The comparison of monopolar hemostatic forceps with soft coagulation versus hemoclip for peptic ulcer bleeding: a randomized trial (with video).Toka B, Eminler AT, Karacaer C, Uslan MI, Koksal AS, Parlak E. Gastrointest Endosc. 2018 [Epub ahead of print]
BACKGROUND AND AIMS:Although various methods are used in the treatment of peptic ulcer bleeding, there is not a standard recommended approach. The choice depends on multiple factors such as location of the ulcer, clinical experience of endoscopist and local facilities of the clinic. We aimed to compare the efficacy of monopolar hemostatic forceps soft coagulation (MHFSC) and hemoclips (HC) in the treatment of peptic ulcer related upper GI bleeding.

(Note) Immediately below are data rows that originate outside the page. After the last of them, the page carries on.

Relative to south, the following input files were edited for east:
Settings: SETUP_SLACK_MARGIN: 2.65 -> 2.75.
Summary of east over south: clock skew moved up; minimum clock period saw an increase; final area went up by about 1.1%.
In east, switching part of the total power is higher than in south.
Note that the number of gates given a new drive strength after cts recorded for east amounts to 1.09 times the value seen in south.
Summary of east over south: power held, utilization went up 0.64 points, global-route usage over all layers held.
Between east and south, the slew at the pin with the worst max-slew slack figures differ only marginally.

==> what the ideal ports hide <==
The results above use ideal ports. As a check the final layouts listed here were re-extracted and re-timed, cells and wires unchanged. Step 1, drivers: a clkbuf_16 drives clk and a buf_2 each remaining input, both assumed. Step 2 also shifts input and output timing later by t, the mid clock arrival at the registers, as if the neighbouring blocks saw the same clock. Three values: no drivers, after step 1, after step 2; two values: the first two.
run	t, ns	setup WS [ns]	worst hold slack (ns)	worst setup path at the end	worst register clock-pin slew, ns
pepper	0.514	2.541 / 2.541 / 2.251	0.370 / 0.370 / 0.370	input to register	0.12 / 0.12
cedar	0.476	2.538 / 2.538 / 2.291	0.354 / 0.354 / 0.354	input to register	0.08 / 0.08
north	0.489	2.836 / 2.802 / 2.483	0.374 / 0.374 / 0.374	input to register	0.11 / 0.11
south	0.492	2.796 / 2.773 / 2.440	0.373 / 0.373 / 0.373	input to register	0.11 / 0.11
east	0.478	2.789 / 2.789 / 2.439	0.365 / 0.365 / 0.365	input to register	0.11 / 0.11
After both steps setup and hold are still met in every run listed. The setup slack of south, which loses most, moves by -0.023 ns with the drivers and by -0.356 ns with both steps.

PATIENTS AND METHODS:The study group included patients who had GI bleeding due to Forrest 1a, 1b, 2a gastric or duodenal ulcers within 1 year. Patients with bleeding diathesis, history of gastrectomy, pregnancy, or <18 years were excluded. The remaining were randomized to MHFSC and HC treatment groups and compared in terms of clinical and endoscopic features, initial hemostasis success rates, recurrent bleeding rates within the first 7 days, time to achieve hemostasis, length of hospitalization stay, and adverse events.RESULTS:One hundred twelve patients were randomized to MHFSC (n=56) and HC (n =56) groups. There was no statistically significant difference between the groups with respect to demographic features, medications, underlying chronic diseases, location and Forrest classification of the ulcers. The initial hemostasis success rate was 98.2% (55/56) in the MHFSC group and 80.4% (45/56) in the HC group (p=0.004). Recurrent bleeding was detected in 2 patients in the MHFSC group (3.6%) and 8 patients in the HC group (%17.7%) (p=0.04). The duration of endoscopic procedures (302 ± 87.8 vs 568 ± 140.4 seconds) and the length of hospital stay were significantly shorter (3.50 ± 1,03 vs 4.37 ± 1.86 days) in the MHFSC group. There were no adverse events in both groups.CONCLUSION:MHFSC is more effective in achieving initial hemostasis compared with HC in the treatment of peptic ulcer bleeding and provides a shorter procedure time and a lower recurrent bleeding rate.